- **EXTRACTED RECORDS**
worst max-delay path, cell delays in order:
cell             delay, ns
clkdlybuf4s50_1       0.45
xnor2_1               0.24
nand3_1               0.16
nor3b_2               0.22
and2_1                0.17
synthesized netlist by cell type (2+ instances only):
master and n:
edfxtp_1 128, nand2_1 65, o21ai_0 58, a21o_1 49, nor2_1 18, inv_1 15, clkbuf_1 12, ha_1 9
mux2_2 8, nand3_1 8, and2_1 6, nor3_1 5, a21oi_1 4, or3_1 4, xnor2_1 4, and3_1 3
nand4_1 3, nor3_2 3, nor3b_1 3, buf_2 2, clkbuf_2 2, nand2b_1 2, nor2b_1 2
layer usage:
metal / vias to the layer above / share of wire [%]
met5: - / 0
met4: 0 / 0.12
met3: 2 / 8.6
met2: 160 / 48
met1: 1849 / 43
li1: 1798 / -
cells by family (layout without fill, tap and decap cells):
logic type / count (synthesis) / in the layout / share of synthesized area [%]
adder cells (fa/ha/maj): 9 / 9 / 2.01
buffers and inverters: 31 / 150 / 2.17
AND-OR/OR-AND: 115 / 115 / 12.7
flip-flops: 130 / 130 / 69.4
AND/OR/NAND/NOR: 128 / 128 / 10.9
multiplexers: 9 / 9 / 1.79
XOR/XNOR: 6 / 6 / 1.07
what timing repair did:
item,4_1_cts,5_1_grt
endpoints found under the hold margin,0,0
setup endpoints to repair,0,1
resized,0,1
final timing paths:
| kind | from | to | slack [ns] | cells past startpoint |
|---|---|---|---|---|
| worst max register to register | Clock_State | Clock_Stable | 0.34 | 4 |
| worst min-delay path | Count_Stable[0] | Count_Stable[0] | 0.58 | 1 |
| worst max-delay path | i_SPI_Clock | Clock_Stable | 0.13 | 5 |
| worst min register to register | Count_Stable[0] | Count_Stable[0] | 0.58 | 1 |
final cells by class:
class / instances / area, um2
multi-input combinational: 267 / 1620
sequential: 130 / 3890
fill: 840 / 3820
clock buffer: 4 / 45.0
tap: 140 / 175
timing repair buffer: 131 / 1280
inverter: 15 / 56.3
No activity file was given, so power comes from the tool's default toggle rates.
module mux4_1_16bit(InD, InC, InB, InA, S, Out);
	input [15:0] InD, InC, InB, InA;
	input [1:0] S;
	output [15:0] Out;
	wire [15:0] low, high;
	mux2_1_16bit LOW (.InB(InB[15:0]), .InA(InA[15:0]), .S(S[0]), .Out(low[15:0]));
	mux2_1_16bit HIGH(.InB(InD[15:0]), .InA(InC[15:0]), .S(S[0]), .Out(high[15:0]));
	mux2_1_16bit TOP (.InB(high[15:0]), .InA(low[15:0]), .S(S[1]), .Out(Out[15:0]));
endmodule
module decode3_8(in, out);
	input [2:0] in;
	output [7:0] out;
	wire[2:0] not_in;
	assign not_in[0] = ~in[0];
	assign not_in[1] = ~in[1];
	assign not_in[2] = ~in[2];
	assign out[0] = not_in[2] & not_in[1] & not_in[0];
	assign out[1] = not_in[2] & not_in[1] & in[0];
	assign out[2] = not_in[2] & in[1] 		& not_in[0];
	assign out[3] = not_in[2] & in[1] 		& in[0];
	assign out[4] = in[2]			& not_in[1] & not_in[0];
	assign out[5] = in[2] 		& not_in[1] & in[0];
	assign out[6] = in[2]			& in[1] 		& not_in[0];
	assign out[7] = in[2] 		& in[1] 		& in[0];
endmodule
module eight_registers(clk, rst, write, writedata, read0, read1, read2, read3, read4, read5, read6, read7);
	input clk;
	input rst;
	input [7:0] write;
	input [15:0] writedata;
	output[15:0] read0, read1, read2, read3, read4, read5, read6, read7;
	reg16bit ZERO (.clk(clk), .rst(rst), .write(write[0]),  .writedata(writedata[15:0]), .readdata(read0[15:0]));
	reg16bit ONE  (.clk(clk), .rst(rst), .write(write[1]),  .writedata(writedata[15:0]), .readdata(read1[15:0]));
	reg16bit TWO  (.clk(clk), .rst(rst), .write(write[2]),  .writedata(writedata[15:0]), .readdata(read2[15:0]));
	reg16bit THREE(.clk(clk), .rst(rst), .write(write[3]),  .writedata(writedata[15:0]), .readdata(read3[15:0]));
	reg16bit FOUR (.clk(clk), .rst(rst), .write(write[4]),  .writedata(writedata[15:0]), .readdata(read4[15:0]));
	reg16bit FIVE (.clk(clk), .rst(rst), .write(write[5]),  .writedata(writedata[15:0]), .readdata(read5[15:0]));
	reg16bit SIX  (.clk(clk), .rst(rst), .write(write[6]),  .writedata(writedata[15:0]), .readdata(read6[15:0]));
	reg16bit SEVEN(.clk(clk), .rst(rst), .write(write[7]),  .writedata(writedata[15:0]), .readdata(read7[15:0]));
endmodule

- **WHAT IS REQUIRED**
A word-for-word copy of the lines above from the one with "synthesized netlist by" through the one with "inverter: 15 / 56.3", inclusive, is the only output wanted.

- **EXPECTED ANSWER**
synthesized netlist by cell type (2+ instances only):
master and n:
edfxtp_1 128, nand2_1 65, o21ai_0 58, a21o_1 49, nor2_1 18, inv_1 15, clkbuf_1 12, ha_1 9
mux2_2 8, nand3_1 8, and2_1 6, nor3_1 5, a21oi_1 4, or3_1 4, xnor2_1 4, and3_1 3
nand4_1 3, nor3_2 3, nor3b_1 3, buf_2 2, clkbuf_2 2, nand2b_1 2, nor2b_1 2
layer usage:
metal / vias to the layer above / share of wire [%]
met5: - / 0
met4: 0 / 0.12
met3: 2 / 8.6
met2: 160 / 48
met1: 1849 / 43
li1: 1798 / -
cells by family (layout without fill, tap and decap cells):
logic type / count (synthesis) / in the layout / share of synthesized area [%]
adder cells (fa/ha/maj): 9 / 9 / 2.01
buffers and inverters: 31 / 150 / 2.17
AND-OR/OR-AND: 115 / 115 / 12.7
flip-flops: 130 / 130 / 69.4
AND/OR/NAND/NOR: 128 / 128 / 10.9
multiplexers: 9 / 9 / 1.79
XOR/XNOR: 6 / 6 / 1.07
what timing repair did:
item,4_1_cts,5_1_grt
endpoints found under the hold margin,0,0
setup endpoints to repair,0,1
resized,0,1
final timing paths:
| kind | from | to | slack [ns] | cells past startpoint |
|---|---|---|---|---|
| worst max register to register | Clock_State | Clock_Stable | 0.34 | 4 |
| worst min-delay path | Count_Stable[0] | Count_Stable[0] | 0.58 | 1 |
| worst max-delay path | i_SPI_Clock | Clock_Stable | 0.13 | 5 |
| worst min register to register | Count_Stable[0] | Count_Stable[0] | 0.58 | 1 |
final cells by class:
class / instances / area, um2
multi-input combinational: 267 / 1620
sequential: 130 / 3890
fill: 840 / 3820
clock buffer: 4 / 45.0
tap: 140 / 175
timing repair buffer: 131 / 1280
inverter: 15 / 56.3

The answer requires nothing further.